Beginning at the top of the listing, repeat each line exactly until the line with "MSB into the" has been repeated too.

GIVEN DATA:

***

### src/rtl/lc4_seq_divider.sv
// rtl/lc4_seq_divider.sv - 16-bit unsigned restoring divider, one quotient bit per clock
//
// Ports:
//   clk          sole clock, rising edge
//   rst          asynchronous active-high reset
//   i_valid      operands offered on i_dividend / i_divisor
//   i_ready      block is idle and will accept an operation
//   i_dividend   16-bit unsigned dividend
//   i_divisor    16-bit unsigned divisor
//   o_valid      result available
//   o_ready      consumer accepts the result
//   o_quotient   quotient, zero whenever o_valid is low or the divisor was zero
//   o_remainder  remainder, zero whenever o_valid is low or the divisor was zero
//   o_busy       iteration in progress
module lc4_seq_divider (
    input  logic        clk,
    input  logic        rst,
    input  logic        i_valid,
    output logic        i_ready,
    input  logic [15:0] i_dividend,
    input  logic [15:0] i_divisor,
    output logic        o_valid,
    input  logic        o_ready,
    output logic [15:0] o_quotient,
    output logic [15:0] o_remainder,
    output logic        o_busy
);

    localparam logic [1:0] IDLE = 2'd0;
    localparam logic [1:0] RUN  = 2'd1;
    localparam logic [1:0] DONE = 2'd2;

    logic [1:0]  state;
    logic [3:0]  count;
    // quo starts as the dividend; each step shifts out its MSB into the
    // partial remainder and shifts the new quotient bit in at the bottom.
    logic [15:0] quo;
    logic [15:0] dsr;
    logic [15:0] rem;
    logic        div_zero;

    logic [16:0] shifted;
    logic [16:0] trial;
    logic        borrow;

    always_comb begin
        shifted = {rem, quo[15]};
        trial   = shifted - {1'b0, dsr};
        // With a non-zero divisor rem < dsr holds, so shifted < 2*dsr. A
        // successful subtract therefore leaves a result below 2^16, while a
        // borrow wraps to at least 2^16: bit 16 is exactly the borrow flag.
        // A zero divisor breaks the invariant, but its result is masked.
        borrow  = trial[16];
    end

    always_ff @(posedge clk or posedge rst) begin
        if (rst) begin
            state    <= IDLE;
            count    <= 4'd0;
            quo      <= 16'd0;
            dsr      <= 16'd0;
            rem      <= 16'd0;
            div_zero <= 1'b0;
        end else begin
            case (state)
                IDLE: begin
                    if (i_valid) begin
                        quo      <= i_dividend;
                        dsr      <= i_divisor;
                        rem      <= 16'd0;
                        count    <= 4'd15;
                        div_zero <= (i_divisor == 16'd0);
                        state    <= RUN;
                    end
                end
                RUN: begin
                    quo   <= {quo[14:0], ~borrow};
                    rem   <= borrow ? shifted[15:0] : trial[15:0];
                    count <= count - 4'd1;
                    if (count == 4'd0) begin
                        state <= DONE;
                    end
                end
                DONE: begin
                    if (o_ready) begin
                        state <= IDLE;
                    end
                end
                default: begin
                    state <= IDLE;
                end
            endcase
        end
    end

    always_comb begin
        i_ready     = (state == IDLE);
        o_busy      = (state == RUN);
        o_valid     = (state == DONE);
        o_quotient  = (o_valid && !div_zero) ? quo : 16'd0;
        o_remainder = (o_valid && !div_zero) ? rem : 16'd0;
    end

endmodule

***

ANSWER SECTION:
### src/rtl/lc4_seq_divider.sv
// rtl/lc4_seq_divider.sv - 16-bit unsigned restoring divider, one quotient bit per clock
//
// Ports:
//   clk          sole clock, rising edge
//   rst          asynchronous active-high reset
//   i_valid      operands offered on i_dividend / i_divisor
//   i_ready      block is idle and will accept an operation
//   i_dividend   16-bit unsigned dividend
//   i_divisor    16-bit unsigned divisor
//   o_valid      result available
//   o_ready      consumer accepts the result
//   o_quotient   quotient, zero whenever o_valid is low or the divisor was zero
//   o_remainder  remainder, zero whenever o_valid is low or the divisor was zero
//   o_busy       iteration in progress
module lc4_seq_divider (
    input  logic        clk,
    input  logic        rst,
    input  logic        i_valid,
    output logic        i_ready,
    input  logic [15:0] i_dividend,
    input  logic [15:0] i_divisor,
    output logic        o_valid,
    input  logic        o_ready,
    output logic [15:0] o_quotient,
    output logic [15:0] o_remainder,
    output logic        o_busy
);

    localparam logic [1:0] IDLE = 2'd0;
    localparam logic [1:0] RUN  = 2'd1;
    localparam logic [1:0] DONE = 2'd2;

    logic [1:0]  state;
    logic [3:0]  count;
    // quo starts as the dividend; each step shifts out its MSB into the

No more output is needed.